First I did some more test using your code and I can confirm that L"Преступление и наказание"
is a correct UTF16 string. I controlled the code of the individual characters, and they are correctly 0x41f, 0x440, 0x435, 0x441, 0x442, 0x443, 0x43f, 0x43b, 0x435, 0x43d, 0x438, 0x435, 0x20, 0x438, 0x20, 0x43d, 0x430, 0x43a, 0x430, 0x437, 0x430, 0x43d, 0x438, 0x435
I could not find any reference about it, but it looks like simply calling imbue
is not enough. imbue
it a method from basic_ios
which is an ancestor of cout
and wcout
. It does act on numeric conversions, but on all my tests, it has no effect on the charset used for output.
By default, the locale used in a C++ (or C) program is ... the C
locale which knows nothing about unicode. All printable ASCII characters (below 128) are outputted as is, and others are replaced with a ?
. It is exactly what your program does.
To make it work correctly, you have to select a locale that knows about unicode characters with setlocale
. Once this is done, you can change the numeric conversion by calling imbue
, and as you selected a unicode charset all will be fine.
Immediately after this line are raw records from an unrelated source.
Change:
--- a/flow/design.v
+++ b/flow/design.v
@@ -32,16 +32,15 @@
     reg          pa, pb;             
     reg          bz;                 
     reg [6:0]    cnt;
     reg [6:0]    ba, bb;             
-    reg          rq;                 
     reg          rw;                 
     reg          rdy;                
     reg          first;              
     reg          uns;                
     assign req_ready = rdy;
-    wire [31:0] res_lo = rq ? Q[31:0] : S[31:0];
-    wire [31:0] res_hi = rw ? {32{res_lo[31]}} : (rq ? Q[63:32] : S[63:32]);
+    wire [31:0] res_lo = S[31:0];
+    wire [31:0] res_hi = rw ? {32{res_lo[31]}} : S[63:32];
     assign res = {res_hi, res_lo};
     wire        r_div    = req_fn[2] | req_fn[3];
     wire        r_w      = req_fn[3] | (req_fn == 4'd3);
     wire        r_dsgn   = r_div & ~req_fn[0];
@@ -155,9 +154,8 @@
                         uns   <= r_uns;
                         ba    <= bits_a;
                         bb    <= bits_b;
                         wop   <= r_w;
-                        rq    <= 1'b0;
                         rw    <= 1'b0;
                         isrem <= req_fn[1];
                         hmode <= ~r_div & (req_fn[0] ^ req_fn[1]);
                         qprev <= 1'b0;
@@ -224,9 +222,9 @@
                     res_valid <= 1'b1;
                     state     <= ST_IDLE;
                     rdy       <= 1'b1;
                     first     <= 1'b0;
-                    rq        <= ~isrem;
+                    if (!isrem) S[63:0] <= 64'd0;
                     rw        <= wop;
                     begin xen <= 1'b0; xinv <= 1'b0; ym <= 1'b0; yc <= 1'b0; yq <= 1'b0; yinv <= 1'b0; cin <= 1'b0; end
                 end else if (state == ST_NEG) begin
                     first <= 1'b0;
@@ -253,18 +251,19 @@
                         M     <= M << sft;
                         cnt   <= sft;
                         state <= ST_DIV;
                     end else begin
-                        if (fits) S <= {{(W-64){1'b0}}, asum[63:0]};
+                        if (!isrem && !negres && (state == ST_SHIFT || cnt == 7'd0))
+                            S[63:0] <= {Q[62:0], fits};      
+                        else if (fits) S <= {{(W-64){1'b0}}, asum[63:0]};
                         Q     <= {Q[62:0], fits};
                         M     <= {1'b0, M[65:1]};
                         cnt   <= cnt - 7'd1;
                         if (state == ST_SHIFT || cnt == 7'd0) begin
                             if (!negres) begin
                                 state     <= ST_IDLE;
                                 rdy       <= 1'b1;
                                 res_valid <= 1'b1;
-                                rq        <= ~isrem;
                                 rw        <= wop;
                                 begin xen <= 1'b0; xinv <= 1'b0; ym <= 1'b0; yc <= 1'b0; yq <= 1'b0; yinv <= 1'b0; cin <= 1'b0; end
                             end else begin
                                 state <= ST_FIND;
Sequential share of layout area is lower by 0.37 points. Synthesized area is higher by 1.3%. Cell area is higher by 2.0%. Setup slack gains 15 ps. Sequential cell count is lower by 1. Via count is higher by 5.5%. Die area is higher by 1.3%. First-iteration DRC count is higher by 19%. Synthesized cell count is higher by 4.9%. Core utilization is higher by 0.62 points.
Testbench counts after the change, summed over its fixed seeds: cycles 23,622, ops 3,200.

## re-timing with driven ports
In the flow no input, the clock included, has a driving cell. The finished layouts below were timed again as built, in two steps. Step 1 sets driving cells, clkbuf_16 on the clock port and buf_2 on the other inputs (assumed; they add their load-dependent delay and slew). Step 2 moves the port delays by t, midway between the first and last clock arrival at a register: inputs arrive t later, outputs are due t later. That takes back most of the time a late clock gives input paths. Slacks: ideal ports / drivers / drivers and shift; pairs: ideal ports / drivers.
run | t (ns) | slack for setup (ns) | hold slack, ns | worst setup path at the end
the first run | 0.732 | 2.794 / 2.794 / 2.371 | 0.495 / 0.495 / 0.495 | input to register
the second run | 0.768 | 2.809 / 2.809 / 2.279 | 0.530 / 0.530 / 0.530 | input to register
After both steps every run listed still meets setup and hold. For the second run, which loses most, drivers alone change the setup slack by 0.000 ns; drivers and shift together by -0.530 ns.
Source: an optimization exercise on an open RTL-to-GDS flow (aim: small area, a short achievable clock period and few clock cycles per item). Production flows keep margins and buffers that such runs may drop. Function was checked by simulation only, so behaviour that the tests miss may differ from the original.

File: design.v
module fp32_round_pack (
    input  wire               sign,
    input  wire signed [11:0] e,
    input  wire [26:0]        m,
    output wire [31:0]        z
);
    wire        sub   = (e < 12'sd1);
    wire [11:0] shraw = 12'sd1 - e;
    wire [4:0]  sh    = (shraw > 12'd27) ? 5'd27 : shraw[4:0];
    wire [26:0] lost  = sub ? (m & ~(27'h7FF_FFFF << sh)) : 27'd0;
    wire [26:0] msh   = sub ? (m >> sh) : m;
    wire [26:0] mm    = {msh[26:1], msh[0] | (|lost)};
    wire [7:0]  ef    = sub ? 8'd0 : e[7:0];
    wire        big   = !sub && (e > 12'sd254);
    wire [30:0] word  = {ef, mm[25:3]};
    wire        lsb   = mm[3];
    wire        g     = mm[2];
    wire        rs    = mm[1] | mm[0];
    wire        up    = g & (rs | lsb);
    wire [30:0] wr    = word + {30'd0, up};
    wire        ovf   = big || (wr[30:23] == 8'hFF);
    assign z = ovf ? {sign, 8'hFF, 23'd0} : {sign, wr};
endmodule
module fp32_lzc28 (
    input  wire [27:0] x,
    output reg  [4:0]  n
);
    integer i;
    reg found;
    always @* begin
        n = 5'd28;
        found = 1'b0;
        for (i = 27; i >= 0; i = i - 1) begin
            if (!found && x[i]) begin
                n = 5'd27 - i[4:0];
                found = 1'b1;
            end
        end
    end
endmodule
module fp32_lzc48 (
    input  wire [47:0] x,
    output reg  [5:0]  n
);
    integer i;
    reg found;
    always @* begin
        n = 6'd48;
        found = 1'b0;
        for (i = 47; i >= 0; i = i - 1) begin
            if (!found && x[i]) begin
                n = 6'd47 - i[5:0];
                found = 1'b1;
            end
        end
    end
endmodule
module fp32_add (
    input  wire [31:0] a,
    input  wire [31:0] b,
    input  wire        sub,
    output wire [31:0] z
);
    wire       sa = a[31];
    wire       sb = b[31] ^ sub;
    wire [7:0] ea = a[30:23];
    wire [7:0] eb = b[30:23];
    wire       a_nan = (ea == 8'hFF) && (a[22:0] != 0);
    wire       b_nan = (eb == 8'hFF) && (b[22:0] != 0);
    wire       a_inf = (ea == 8'hFF) && (a[22:0] == 0);
    wire       b_inf = (eb == 8'hFF) && (b[22:0] == 0);
    wire       swap = (b[30:0] > a[30:0]);
    wire       sx = swap ? sb : sa;
    wire       sy = swap ? sa : sb;
    wire [7:0] ex = swap ? eb : ea;
    wire [7:0] ey = swap ? ea : eb;
    wire [22:0] fx = swap ? b[22:0] : a[22:0];
    wire [22:0] fy = swap ? a[22:0] : b[22:0];
    wire [7:0] exe = (ex == 0) ? 8'd1 : ex;
    wire [7:0] eye = (ey == 0) ? 8'd1 : ey;
    wire [23:0] mx = {ex != 0, fx};
    wire [23:0] my = {ey != 0, fy};
    wire [7:0]  d    = exe - eye;
    wire [4:0]  dsh  = (d > 8'd27) ? 5'd27 : d[4:0];
    wire [26:0] myx  = {my, 3'b000};
    wire [26:0] mys  = myx >> dsh;
    wire        myst = |(myx & ~(27'h7FF_FFFF << dsh));
    wire [26:0] myal = {mys[26:1], mys[0] | myst};
    wire [26:0] mxx  = {mx, 3'b000};
    wire        eff_sub = sx ^ sy;
    wire [27:0] s = eff_sub ? ({1'b0, mxx} - {1'b0, myal}) : ({1'b0, mxx} + {1'b0, myal});
    wire [4:0]  lz;
    fp32_lzc28 u_lz (.x(s), .n(lz));
    wire [27:0] sl = s << ((lz == 5'd0) ? 5'd0 : (lz - 5'd1));
    wire [26:0] m  = (lz == 5'd0) ? {s[27:2], s[1] | s[0]} : sl[26:0];
    wire signed [11:0] e = $signed({4'd0, exe}) + 12'sd1 - $signed({7'd0, lz});
    wire [31:0] rp;
    fp32_round_pack u_rp (.sign(sx), .e(e), .m(m), .z(rp));
    assign z = (a_nan || b_nan || (a_inf && b_inf && eff_sub)) ? 32'h7FC0_0000 :
               (a_inf || b_inf) ? {sx, 8'hFF, 23'd0} :
               (s == 28'd0) ? {sa & sb, 31'd0} :
               rp;
endmodule
Background: an optimization exercise with open tools, aiming at small area and a short achievable clock period. Do not read the settings as production practice.
Function was checked by simulation only, so behaviour that the tests miss may differ from the original.

==> inputs of v19 <==
## bobbin
module bobbin (
    input  wire        clk,
    input  wire        rst,           
    input  wire        restart,       
    input  wire        snag_release,  
    input  wire [10:0] prog_len,      
    input  wire [23:0] wdog_limit,    
    input  wire [4:0]  self_id,       
    input  wire [31:0] time_ns,       
    input  wire [14:0] ev_in,         
    input  wire        tick_us,       
    output wire [9:0]  imem_addr,
    input  wire [31:0] imem_data,
    output wire [11:0] dmem_addr,
    output wire        dmem_re,
    output wire [3:0]  dmem_we,
    output wire [31:0] dmem_wdata,
    input  wire [31:0] dmem_rdata,
    output wire [6:0]  port_addr,
    output wire        port_re,
    output wire        port_we,
    output wire [31:0] port_wdata,
    input  wire [31:0] port_rdata,
    output wire [2:0]  state,
    output wire [1:0]  snag_code
);
    localparam [2:0] S_STOPPED = 3'd0, S_IDLE = 3'd2, S_RUN = 3'd3, S_SNAG = 3'd4;
    localparam [1:0] C_NONE = 2'd0, C_ILLEGAL = 2'd1, C_RANGE = 2'd2, C_WDOG = 2'd3;
    localparam [5:0] OP_NOP = 6'h01, OP_ADD = 6'h02, OP_SUB = 6'h03, OP_ADDS = 6'h04,
                     OP_SUBS = 6'h05, OP_AND = 6'h06, OP_OR = 6'h07, OP_XOR = 6'h08,
                     OP_SHL = 6'h09, OP_SHR = 6'h0A, OP_ASR = 6'h0B, OP_MUL = 6'h0C,
                     OP_MULH = 6'h0D, OP_MULHU = 6'h0E, OP_MULSH = 6'h0F, OP_DIVU = 6'h10,
                     OP_DIVS = 6'h11, OP_SQRTU = 6'h12, OP_MIN = 6'h13, OP_MAX = 6'h14,
                     OP_SLT = 6'h15, OP_SLTU = 6'h16, OP_ABS = 6'h17, OP_CLAMP = 6'h18,
                     OP_ADDI = 6'h19, OP_ANDI = 6'h1A, OP_ORI = 6'h1B, OP_XORI = 6'h1C,
                     OP_SHLI = 6'h1D, OP_SHRI = 6'h1E, OP_ASRI = 6'h1F, OP_LUI = 6'h20,
                     OP_LD = 6'h21, OP_LDH = 6'h22, OP_LDHU = 6'h23, OP_ST = 6'h24,
                     OP_STH = 6'h25, OP_LUT = 6'h26, OP_IN = 6'h27, OP_OUT = 6'h28,
                     OP_BEQ = 6'h29, OP_BNE = 6'h2A, OP_BLT = 6'h2B, OP_BGE = 6'h2C,
                     OP_BLTU = 6'h2D, OP_BGEU = 6'h2E, OP_JMP = 6'h2F, OP_CALL = 6'h30,
                     OP_RET = 6'h31, OP_WAIT = 6'h32, OP_END = 6'h33;
    reg [2:0]  state_q;
    reg [1:0]  code_q;
    reg [9:0]  pc_q;
    reg [31:0] regs [1:15];
    reg [15:0] pend_q;
    reg [15:0] wake_q;
    reg [31:0] timer_q;
    reg [23:0] wd_q;
    reg        mc_busy_q;
  ...
clock: 22.0 ns
lec_check: 0
abc_area: 1
cap_margin: 20
core_margin: 2
core_utilization: 40
place_density: 0.5
setup_slack_margin: 5
slew_margin: 20
tns_end_percent: 10
run.sh (not shown) runs the stock make flow with config.mk's settings and CLKGATE_MAP_FILE= SYNTH_SCRIPT=/design/flow/synth_recipe.tcl, a recipe that flattens the netlist after the stock synthesis.
==> inputs of v35, as changes to v19 <==
--- a/flow/design.v
+++ b/flow/design.v
@@ -1739,24 +1739,20 @@
     wire [31:0] uimm = {14'd0, imm18};
     wire [3:0]  q_idx = op[5] ? f_hi : f_lo;
     wire [31:0] P = (f_mid == 4'd0) ? 32'd0 : regs[f_mid];    
     wire [31:0] Q = (q_idx == 4'd0) ? 32'd0 : regs[q_idx];    
     wire [32:0] sum33, dif33;
-    wire [31:0] dP = (op == OP_DIVS) ? 32'd0 : P;    
-    bobbin_add #(33, 1) u_sum (.a({P[31], P}), .b({Q[31], Q}), .ci(1'b0), .s(sum33), .co());
-    bobbin_add #(33, 1) u_dif (.a({dP[31], dP}), .b(~{Q[31], Q}), .ci(1'b1), .s(dif33), .co());
+    bobbin_add #(33, 2) u_sum (.a({P[31], P}), .b({Q[31], Q}), .ci(1'b0), .s(sum33), .co());
+    bobbin_add #(33, 2) u_dif (.a({P[31], P}), .b(~{Q[31], Q}), .ci(1'b1), .s(dif33), .co());
     wire        lts   = dif33[32];                  
     wire        ltu   = dif33[32] ^ P[31] ^ Q[31];  
     wire        eq    = (P == Q);
     wire [31:0] ea;                                 
-    bobbin_add #(32, 1) u_ea (.a(P), .b(simm), .ci(1'b0), .s(ea), .co());
-    wire [31:0] mc_q;        
-    wire [31:0] neg_in = mc_busy_q ? mc_q : (op == OP_CLAMP) ? Q : P;
-    wire [31:0] neg_out;
-    bobbin_add #(32, 1) u_neg (.a(~neg_in), .b(32'd0), .ci(1'b1), .s(neg_out), .co());
-    wire [31:0] nP = neg_out;
-    wire [31:0] nQ = neg_out;
+    bobbin_add #(32, 2) u_ea (.a(P), .b(simm), .ci(1'b0), .s(ea), .co());
+    wire [31:0] nP, nQ;
+    bobbin_add #(32, 1) u_nP (.a(~P), .b(32'd0), .ci(1'b1), .s(nP), .co());
+    bobbin_add #(32, 1) u_nQ (.a(~Q), .b(32'd0), .ci(1'b1), .s(nQ), .co());
     function [31:0] sat33;
         input [32:0] v;
         begin
             if (v[32] != v[31])
                 sat33 = v[32] ? 32'h8000_0000 : 32'h7FFF_FFFF;
@@ -1767,16 +1763,16 @@
     wire is_lut  = (op == OP_LUT);
     wire mul_sgn = (op != OP_MULHU);
     wire [11:0] lut_base = imm18[11:0];
     wire [10:0] lut_hi;
     wire        lut_co;
-    bobbin_add #(11, 1) u_la (.a(lut_base[11:1]), .b({3'd0, P[15:8]}), .ci(1'b0), .s(lut_hi), .co(lut_co));
+    bobbin_add #(11, 2) u_la (.a(lut_base[11:1]), .b({3'd0, P[15:8]}), .ci(1'b0), .s(lut_hi), .co(lut_co));
     wire [12:0] lut_addr = {lut_co, lut_hi, lut_base[0]};
     wire [15:0] lut_t0   = dmem_rdata[15:0];
     wire [15:0] lut_t1   = dmem_rdata[31:16];
     wire [16:0] lut_d;
-    bobbin_add #(17, 1) u_ld (.a({lut_t1[15], lut_t1}), .b(~{lut_t0[15], lut_t0}), .ci(1'b1), .s(lut_d), .co());
+    bobbin_add #(17, 2) u_ld (.a({lut_t1[15], lut_t1}), .b(~{lut_t0[15], lut_t0}), .ci(1'b1), .s(lut_d), .co());
     wire [32:0] mB = is_lut ? {25'd0, P[7:0]} : {mul_sgn & P[31], P};
     wire [32:0] mA = is_lut ? {{16{lut_d[16]}}, lut_d} : {mul_sgn & Q[31], Q};
     wire [63:0] prod;
     bobbin_mul u_mul (.a(mA), .b(mB), .add_lo(is_lut ? lut_t0[14:0] : 15'd0),
                       .add_s(is_lut & lut_t0[15]), .p(prod));
@@ -1788,16 +1784,12 @@
                        is_shl  ? {1'b0, P[31:1]} : {32{is_asr & P[31]}};
     wire [31:0] flo  = is_mulf ? prod[31:0] :
                        is_shl  ? {P[0], 31'd0} : P;
     wire [4:0]  famt = is_mulf ? (is_lut ? 5'd8 : sh) :
                        is_shl  ? ~samt : samt;
-    wire [63:0] fx   = {fhi, flo};
-    wire [47:0] fw4  = famt[4] ? fx[63:16]  : fx[47:0];
-    wire [39:0] fw3  = famt[3] ? fw4[47:8]  : fw4[39:0];
-    wire [35:0] fw2  = famt[2] ? fw3[39:4]  : fw3[35:0];
-    wire [33:0] fw1  = famt[1] ? fw2[35:2]  : fw2[33:0];
-    wire [31:0] fout = famt[0] ? fw1[32:1]  : fw1[31:0];
+    wire [63:0] fsh  = {fhi, flo} >> famt;
+    wire [31:0] fout = fsh[31:0];
     reg  [31:0] sh_mask;
     integer k;
     always @(*)
         for (k = 0; k < 32; k = k + 1)
             sh_mask[k] = (k[4:0] >= sh);
@@ -1806,17 +1798,19 @@
                           {prod[63], {31{~prod[63]}}} : fout;
     wire        mc_start;
     wire        st_divs = (op == OP_DIVS);
     wire        st_sqrt = (op == OP_SQRTU);
     wire [31:0] div_a = (st_divs && P[31]) ? nP : P;
-    wire [31:0] div_b = (st_divs && Q[31]) ? dif33[31:0] : Q;
+    wire [31:0] div_b = (st_divs && Q[31]) ? nQ : Q;
+    wire [31:0] mc_q;        
     wire [15:0] mc_root;     
     bobbin_div u_div (
         .clk(clk), .start(mc_start), .sqrt_start(st_sqrt), .sqrt_q(mc_sqrt_q),
         .opa(div_a), .opb(div_b), .quotient(mc_q), .root(mc_root)
     );
-    wire [31:0] nq = neg_out;
+    wire [31:0] nq;
+    bobbin_add #(32, 1) u_nq (.a(~mc_q), .b(32'd0), .ci(1'b1), .s(nq), .co());
     wire [31:0] mc_result =
         mc_sqrt_q ? {16'd0, mc_root} :
         !mc_divs_q ? mc_q :
         mc_q[31] ? (mc_neg_q ? 32'h8000_0000 : 32'h7FFF_FFFF) :
         mc_neg_q ? nq : mc_q;
@@ -1871,10 +1865,14 @@
                     OP_ADDS:  wr_val = sat33(sum33);
                     OP_SUBS:  wr_val = sat33(dif33);
                     OP_AND:   wr_val = P & Q;
                     OP_OR:    wr_val = P | Q;
                     OP_XOR:   wr_val = P ^ Q;
+                    OP_SHL, OP_SHR, OP_ASR, OP_MUL:
+                              wr_val = fout;
+                    OP_MULH, OP_MULHU:
+                              wr_val = prod[63:32];
                     OP_MIN:   wr_val = lts ? P : Q;
                     OP_MAX:   wr_val = lts ? Q : P;
                     OP_SLT:   wr_val = {31'd0, lts};
                     OP_SLTU:  wr_val = {31'd0, ltu};
                     default:  wr_val = Q[31] ? 32'd0 : sum33[32] ? nQ :
@@ -1882,10 +1880,11 @@
                 endcase
             end
             OP_MULSH: begin
                 illegal = (ir[13:5] != 9'd0);
                 wr_en   = 1'b1;
+                wr_val  = mulsh_v;
             end
             OP_DIVU, OP_DIVS: begin
                 illegal = (ir[13:0] != 14'd0);
                 is_mc   = 1'b1;
             end
@@ -1903,10 +1902,11 @@
             OP_ORI:  begin wr_en = 1'b1; wr_val = P | uimm; end
             OP_XORI: begin wr_en = 1'b1; wr_val = P ^ uimm; end
             OP_SHLI, OP_SHRI, OP_ASRI: begin
                 illegal = (imm18[17:5] != 13'd0);
                 wr_en   = 1'b1;
+                wr_val  = fout;
             end
             OP_LUI: begin
                 illegal = (ir[21:16] != 6'd0);
                 wr_en   = 1'b1;
                 wr_val  = {imm16, 16'd0};
@@ -1925,10 +1925,11 @@
             OP_STH: bad_addr = bad_h;
             OP_LUT: begin
                 illegal  = (imm18[17:12] != 6'd0);
                 bad_addr = bad_lut;
                 wr_en    = 1'b1;
+                wr_val   = fout;
             end
             OP_IN: begin
                 illegal = (ir[21:8] != 14'd0) || !in_port_ok;
                 wr_en   = 1'b1;
                 if (portn == 8'h38)      wr_val = {27'd0, self_id};
@@ -2016,17 +2017,11 @@
     wire        wd_full;
     bobbin_add #(24, 0) u_wdi (.a(wd_q), .b(24'd0), .ci(1'b1), .s(wd_p1), .co(wd_full));
     wire [23:0] wd_inc = wd_full ? wd_q : wd_p1;
     wire        rf_we = (exec && wr_en) || mc_last;
     wire [3:0]  rf_wa = mc_last ? f_hi : wr_reg;
-    wire is_late = (op == OP_SHL) || (op == OP_SHR) || (op == OP_ASR) || (op == OP_MUL) ||
-                   (op == OP_MULH) || (op == OP_MULHU) || (op == OP_MULSH) || (op == OP_SHLI) ||
-                   (op == OP_SHRI) || (op == OP_ASRI) || is_lut;
-    wire is_mulhi = (op == OP_MULH) || (op == OP_MULHU);
-    wire [31:0] late_val = is_mulhi ? prod[63:32] : mulsh_v;
-    wire [31:0] early_val = mc_last ? mc_result : wr_val;
-    wire [31:0] rf_wd = (is_late && !mc_busy_q) ? late_val : early_val;
+    wire [31:0] rf_wd = mc_last ? mc_result : wr_val;
     integer i;
     always @(posedge clk) begin
         if (rst) begin
             for (i = 1; i < 16; i = i + 1)
                 regs[i] <= 32'd0;
Settings changed: CORE_UTILIZATION 40 to 30, PLACE_DENSITY 0.5 to 0.45, SETUP_SLACK_MARGIN 5 to default, TNS_END_PERCENT 10 to default.
==> results.txt <==
- Between v35 and v19, the lower area after synthesis is in v19 (gap 2.8%, measured against v19).
- Between v19 and v35, the lower utilization is in v35 (gap 11 points).
- Between v35 and v19, the lower count of clock-buffer cells in the layout is in v35 (gap 11).
- In v19 the worst setup slack is better than in v35, by 2.0 ns.
- Against v35, the die area of v19 is lower by 27%.
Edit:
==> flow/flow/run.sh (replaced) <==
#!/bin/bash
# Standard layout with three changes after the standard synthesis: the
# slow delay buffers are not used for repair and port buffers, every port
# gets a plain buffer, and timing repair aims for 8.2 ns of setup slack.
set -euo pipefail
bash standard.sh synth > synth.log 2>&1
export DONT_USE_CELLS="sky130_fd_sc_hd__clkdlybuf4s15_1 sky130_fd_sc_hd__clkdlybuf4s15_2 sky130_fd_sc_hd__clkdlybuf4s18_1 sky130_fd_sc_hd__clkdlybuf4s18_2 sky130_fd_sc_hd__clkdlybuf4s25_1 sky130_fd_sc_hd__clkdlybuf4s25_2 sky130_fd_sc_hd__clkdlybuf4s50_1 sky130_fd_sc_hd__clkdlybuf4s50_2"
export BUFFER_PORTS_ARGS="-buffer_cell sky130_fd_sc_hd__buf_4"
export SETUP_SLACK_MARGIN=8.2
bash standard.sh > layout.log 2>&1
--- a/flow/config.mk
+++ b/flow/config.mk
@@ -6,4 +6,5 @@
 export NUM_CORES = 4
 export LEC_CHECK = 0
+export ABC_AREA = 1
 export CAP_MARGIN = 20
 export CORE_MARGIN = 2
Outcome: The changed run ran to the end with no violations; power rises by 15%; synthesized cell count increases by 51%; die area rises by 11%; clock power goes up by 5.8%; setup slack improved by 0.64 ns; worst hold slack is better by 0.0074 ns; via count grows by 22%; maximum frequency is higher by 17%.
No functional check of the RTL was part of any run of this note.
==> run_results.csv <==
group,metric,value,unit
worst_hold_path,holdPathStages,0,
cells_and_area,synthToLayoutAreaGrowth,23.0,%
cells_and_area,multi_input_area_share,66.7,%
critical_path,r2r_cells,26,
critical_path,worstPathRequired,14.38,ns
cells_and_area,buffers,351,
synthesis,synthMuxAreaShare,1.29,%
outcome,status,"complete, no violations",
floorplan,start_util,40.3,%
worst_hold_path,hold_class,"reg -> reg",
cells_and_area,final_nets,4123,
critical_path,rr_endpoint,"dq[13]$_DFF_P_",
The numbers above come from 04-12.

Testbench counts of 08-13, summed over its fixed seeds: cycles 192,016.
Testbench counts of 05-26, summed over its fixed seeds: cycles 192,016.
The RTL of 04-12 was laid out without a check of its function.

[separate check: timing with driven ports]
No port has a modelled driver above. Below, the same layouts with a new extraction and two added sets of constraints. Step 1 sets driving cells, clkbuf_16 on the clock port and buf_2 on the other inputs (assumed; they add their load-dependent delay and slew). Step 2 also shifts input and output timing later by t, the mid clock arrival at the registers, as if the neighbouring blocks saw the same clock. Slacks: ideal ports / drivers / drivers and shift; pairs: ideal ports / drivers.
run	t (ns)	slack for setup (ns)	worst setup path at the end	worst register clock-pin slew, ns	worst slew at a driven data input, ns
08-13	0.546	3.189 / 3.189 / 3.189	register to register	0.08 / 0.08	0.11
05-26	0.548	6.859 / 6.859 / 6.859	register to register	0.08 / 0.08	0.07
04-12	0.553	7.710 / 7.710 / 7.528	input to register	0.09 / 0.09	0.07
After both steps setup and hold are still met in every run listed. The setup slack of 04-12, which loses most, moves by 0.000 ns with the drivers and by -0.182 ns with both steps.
So provided your current locale uses an UTF-8 charset, you only have to add
setlocale(LC_ALL, "");
as first line in your program, and the output will be as expected :
0: "Преступление"
1: "и"
2: "наказание"
I counted 3 words.
and the last word was "наказание"
If your current locale does not use UTF-8, choose one that is installed on you system and that supports it. I used setlocale(LC_ALL, "fr_FR.UTF-8");
, or even setlocale(LC_ALL, "en_US.UTF-8");
and both worked.
Edit :
In fact, the best way to correctly output unicode to screen is to use setlocale(LC_ALL, "");
. It automatically adapts to the current charset. I tested with a stripped down variant using Latin1 charset (my system speaks natively french and not russian ...)
#include <iostream>
#include <locale>
using namespace std;
int main() {
setlocale(LC_ALL, "");
wchar_t ws[] = { 0xe8, 0xe9, 0 };
wcout << ws << endl;
}
I tried it under Linux using UTF-8 charset and ISO-8859-1 (latin1) (resp export LANG=fr_FR.UTF-8
and export LANG=fr_FR.ISO-8859-1
) and I got correctly èé
in the proper charset. I tried it also under Windows XP, with codepage 851 (oem) and 1252 (ansi) (resp. chcp 850
and chcp 1252
with Lucida console charset), and got èé
on the console too.
Edit 2 :
Of course, you can also set a global C++ locale with locale::global(locale("");
with default locale or locale::global(locale("ru_RU.UTF-8");
with russian locale, but it is more than simply calling setlocale
. According to the documentation of Gnu implementation of C++ Standard Library about locale : there is only one relation (of the C++ locale mechanism) to the C locale mechanism: the global C locale is modified if a named C++ locale object is set as the global locale", that is: std::locale::global(std::locale(""));
affects the C functions as if the following call was made: std::setlocale(LC_ALL, "");
. On the other hand, there is no vice versa, that is, calling setlocale has no whatsoever on the C++ locale mechanism, in particular on the working of locale("").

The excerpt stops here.